* [DIRECTIONS]: Return the line that contains "prev_ovf <= content_left;" plus every line after it to the end of the entries below, exactly as given, and stop there.

*** Opening of DATA ***

Source: an optimization exercise on an open RTL-to-GDS flow (aim: small area, a short achievable clock period and few clock cycles per item). Production flows keep margins and buffers that such runs may drop.
In this exercise RTL edits were held to simulation tests only and were not proved equivalent to the original.
Power and IR drop assume default switching activity.

Design mx_quant, start of the top module:
module mx_quant (
    input  wire        clk,
    input  wire        rst,
    input  wire        in_valid,
    output wire        in_ready,
    input  wire [31:0] in_data,
    input  wire [15:0] in_rand,
    input  wire [3:0]  in_fmt,
    input  wire [1:0]  in_rmode,
    output wire        out_valid,
    input  wire        out_ready,
    output wire [7:0]  out_elem,
    output wire [7:0]  out_scale,
    output wire        out_last
);
Size: roughly 3400 cells after synthesis, roughly 77 I/O pins, about 0.046 sq mm of cells after synthesis.
clock: 28.0 ns
lec_check: 0
cap_margin: 20
core_margin: 2
core_utilization: 40
slew_margin: 20
run.sh (not shown) runs the stock make flow with config.mk's settings and CLKGATE_MAP_FILE= SYNTH_SCRIPT=/design/flow/synth_recipe.tcl, a recipe that flattens the netlist after the stock synthesis.
Testbench counts at the start, summed over its fixed seeds: cycles 12,568, items 384.
Then changed:
ABC_AREA = 1   (was default)
Result:
- The changed run finished clean
- utilization rises by 0.37 points
- first-iteration DRC count rises by roughly a tenth
- power rises slightly
- maximum frequency rises by roughly a tenth
Context: an optimization exercise on an open-source flow, tuned for small area. The choices shown serve that exercise and are no tape-out recipe. Where RTL was checked, it was by simulation tests only, not by an equivalence proof against the original. Function not checked in runs 1 and 7: the RTL went through the layout flow alone. No driver is modelled on the clock port, so clocking that relies on it looks cheaper here than on a real chip. No activity file was given, so power comes from the tool's default toggle rates.

==> design.v <==
module twist_deframer (
    input  wire        clk,
    input  wire        rst,           
    input  wire [3:0]  lane,          
    input  wire [1:0]  sym,           
    output reg         locked,
    output wire        pol_inv,
    output reg         oh_valid,
    output wire [63:0] oh_word,
    output reg         oh_crc_ok,
    output reg         pl_valid,
    output wire [39:0] pl_word,
    output reg         stuff_rm,
    output reg         rx_ovf
);
    localparam [30:0] FAW       = 31'h7125_B696;
    localparam [43:0] SEED_LOW  = 44'h5A5_A5A5_A5A5;
    wire        bit_in = sym[1];
    reg  [29:0] win;
    wire [30:0] diff   = {win, bit_in} ^ FAW;
    function [4:0] popcount31;
        input [30:0] v;
        integer n;
        reg [4:0] c;
        begin
            c = 5'd0;
            for (n = 0; n < 31; n = n + 1)
                c = c + {4'd0, v[n]};
            popcount31 = c;
        end
    endfunction
    wire [4:0] ndiff     = popcount31(diff);
    wire       faw_match = (ndiff <= 5'd3);
    wire       faw_inv   = (ndiff >= 5'd28);
    reg        verif;         
    reg        cand_pol;      
    reg [1:0]  cnt2;          
    reg [3:0]  ncrc_bad;      
    reg [13:0] fpos;          
    reg [1:0]  run_level;
    reg [5:0]  run_len;       
    reg        pay;           
    reg        first;         
    reg [5:0]  cnt;           
    reg [9:0]  widx;          
    reg [7:0]  crc;
    reg [28:0] s_od;          
    reg [19:0] p_ev;          
    reg [14:0] p_od;          
    reg [4:0]  prev_fn;
    reg [2:0]  prev_ofs;
    reg [1:0]  prev_just;
    reg        prev_ovf;
    wire [28:0] s_ev = win[28:0];           
    wire [19:0] p_odf = {crc[4:0], p_od};   
    assign pol_inv = locked & cand_pol;
    assign oh_word = {s_od, p_ev, p_od};
    genvar gi;
    generate
        for (gi = 0; gi < 20; gi = gi + 1) begin : g_pl
            assign pl_word[2*gi]   = p_ev[gi];
            assign pl_word[2*gi+1] = p_odf[gi];
        end
    endgenerate
    wire        fz13    = (fpos[12:0] == 13'd0);
    wire [13:0] pos     = {fpos[12:0], fpos[13] ^ fpos[4] ^ fpos[2] ^ fpos[0] ^ fz13};
    wire        at_30   = fz13 && !fpos[13];
    wire        at_lm1  = (fpos == 14'd3857);
    reg         at_last;      
    reg         in_body;      
    wire lock_match = cand_pol ? faw_inv : faw_match;
    wire content_left = (widx != 10'd972);
    wire body_l       = locked && in_body && content_left;
    wire is_stuff     = body_l && (run_len == 6'd47);
    wire is_content   = body_l && (run_len != 6'd47);
    wire is_oh        = is_content && !pay;
    wire [5:0] cnt_inc = {cnt[4:0], cnt[5] ^ cnt[4] ^ (cnt[4:0] == 5'd0)};
    wire is_oh_last   = is_oh && (cnt == 6'd32);
    wire is_payload   = is_content && pay;
    wire is_guard     = locked && at_last;
    wire        oh_bit   = bit_in ^ cand_pol;
    wire        crc_fb   = crc[7] ^ oh_bit;
    wire [7:0]  crc_next = {crc[6:0], 1'b0} ^ (crc_fb ? 8'h07 : 8'h00);
    wire        crc_good = (crc_next == 8'h00);
    wire        crc_drop = !crc_good && (ncrc_bad == 4'd15);
    wire [63:0] oh_full  = {oh_word[62:0], oh_bit};
    wire [4:0]  rx_fn    = oh_full[39:35];
    wire [2:0]  rx_ofs   = oh_full[34:32];
    wire [1:0]  rx_just  = (oh_full[27:26] == 2'd3) ? 2'd1 : oh_full[27:26];
    wire [4:0]  pr_fn    = (prev_fn == 5'd23) ? 5'd0 : prev_fn + 5'd1;
    wire [2:0]  pr_ofs   = prev_ofs + {2'd0, prev_ovf};
    wire [4:0]  use_fn   = crc_good ? rx_fn : pr_fn;
    wire [2:0]  use_ofs  = crc_good ? rx_ofs : pr_ofs;
    wire [1:0]  use_just = crc_good ? rx_just : prev_just;
    wire [1:0]  pbits_raw = {sym[1] ^ cand_pol, sym[1] ^ sym[0]};
    wire [57:0] seed  = {2'b10, prev_ofs, prev_fn, crc[3:0], SEED_LOW};
    wire        sd1   = seed[57] ^ seed[38];
    wire        sd2   = seed[56] ^ seed[37];
    wire [57:0] seed2 = {seed[55:0], sd1, sd2};
    wire        sb1   = first ? sd1 : s_od[28] ^ s_ev[19];
    wire        sb2   = first ? sd2 : s_ev[28] ^ s_od[18];
    wire [1:0]  dbits = pbits_raw ^ {sb1, sb2};
    wire [28:0] s_od_ld, s_ev_ld;
    generate
        for (gi = 0; gi < 29; gi = gi + 1) begin : g_sd
            assign s_od_ld[gi] = seed2[2*gi+1];
            assign s_ev_ld[gi] = seed2[2*gi];
        end
    endgenerate
    wire        word_end = (cnt == 6'd15);
    wire        deliver  = !((widx == 10'd998 && prev_just != 2'd0) ||
                             (widx == 10'd1011 && prev_just[1]));
    always @(posedge clk) begin
        if (!pay)
            win <= {win[28:0], bit_in};
        if (rst) begin
            win       <= 30'd0;
            locked    <= 1'b0;
            verif     <= 1'b0;
            run_level <= 2'd0;
            run_len   <= 6'd0;
            pay       <= 1'b0;
            prev_fn   <= 5'd0;
            prev_ofs  <= 3'd0;
            prev_just <= 2'd0;
            prev_ovf  <= 1'b0;
            oh_valid  <= 1'b0;
            oh_crc_ok <= 1'b0;
            pl_valid  <= 1'b0;
            stuff_rm  <= 1'b0;
            rx_ovf    <= 1'b0;
        end else begin
            fpos     <= pos;
            at_last  <= at_lm1;
            in_body  <= at_30 || (in_body && !at_lm1);
            oh_valid <= 1'b0;
            pl_valid <= 1'b0;
            stuff_rm <= is_stuff;
            rx_ovf   <= 1'b0;
            if (sym == run_level) begin
                if (run_len != 6'd63)
                    run_len <= run_len + 6'd1;
            end else begin
                run_level <= sym;
                run_len   <= 6'd1;
            end
            if (!locked && !verif) begin
                if (faw_match || faw_inv) begin
                    verif    <= 1'b1;
                    cand_pol <= faw_inv;
                    cnt2     <= 2'd1;
                    fpos     <= 14'd1;
                end
            end else if (verif) begin
                if (at_30) begin
                    if (lock_match) begin
                        if (cnt2 == 2'd2) begin
                            verif    <= 1'b0;
                            locked   <= 1'b1;
                            cnt2     <= 2'd0;
                            ncrc_bad <= 4'd0;
                        end else begin
                            cnt2 <= cnt2 + 2'd1;
                        end
                    end else begin
                        verif <= 1'b0;
                    end
                end
            end else begin  
                if (at_30) begin
                    if (lock_match)
                        cnt2 <= 2'd0;
                    else if (cnt2 == 2'd3)
                        locked <= 1'b0;
                    else
                        cnt2 <= cnt2 + 2'd1;
                end
            end
            if (at_30) begin
                cnt  <= 6'd0;
                widx <= 10'd1;
                crc  <= 8'h00;
            end
            if (is_oh) begin
                {s_od, p_ev, p_od} <= oh_full;
                crc <= crc_next;
                cnt <= cnt_inc;
            end
            if (is_oh_last) begin
                oh_valid  <= 1'b1;
                oh_crc_ok <= crc_good;
                pay       <= !crc_drop;
                first     <= 1'b1;
                crc[3:0]  <= lane;
                prev_fn   <= use_fn;
                prev_ofs  <= use_ofs;
                prev_just <= use_just;
                if (crc_good)
                    ncrc_bad <= 4'd0;
                else if (crc_drop)
                    locked <= 1'b0;
                else
                    ncrc_bad <= ncrc_bad + 4'd1;
            end
            if (is_payload) begin
                first    <= 1'b0;
                s_od     <= first ? s_od_ld : {s_od[27:0], sb1};
                win      <= {win[28], first ? s_ev_ld : {s_ev[27:0], sb2}};
                p_ev     <= {p_ev[18:0], dbits[0]};
                p_od     <= {p_od[13:0], dbits[1]};
                crc[4:0] <= {crc[3:0], p_od[14]};
                if (word_end) begin
                    cnt      <= 6'd0;
                    widx     <= {widx[8:0], widx[9] ^ widx[6]};
                    pl_valid <= deliver;
                end else begin
                    cnt <= cnt_inc;
                end
            end
            if (is_guard) begin
                pay      <= 1'b0;
                prev_ovf <= content_left;
                rx_ovf   <= content_left;
            end
        end
    end
endmodule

*** Close of DATA ***

* [YOUR RESPONSE]:
                prev_ovf <= content_left;
                rx_ovf   <= content_left;
            end
        end
    end
endmodule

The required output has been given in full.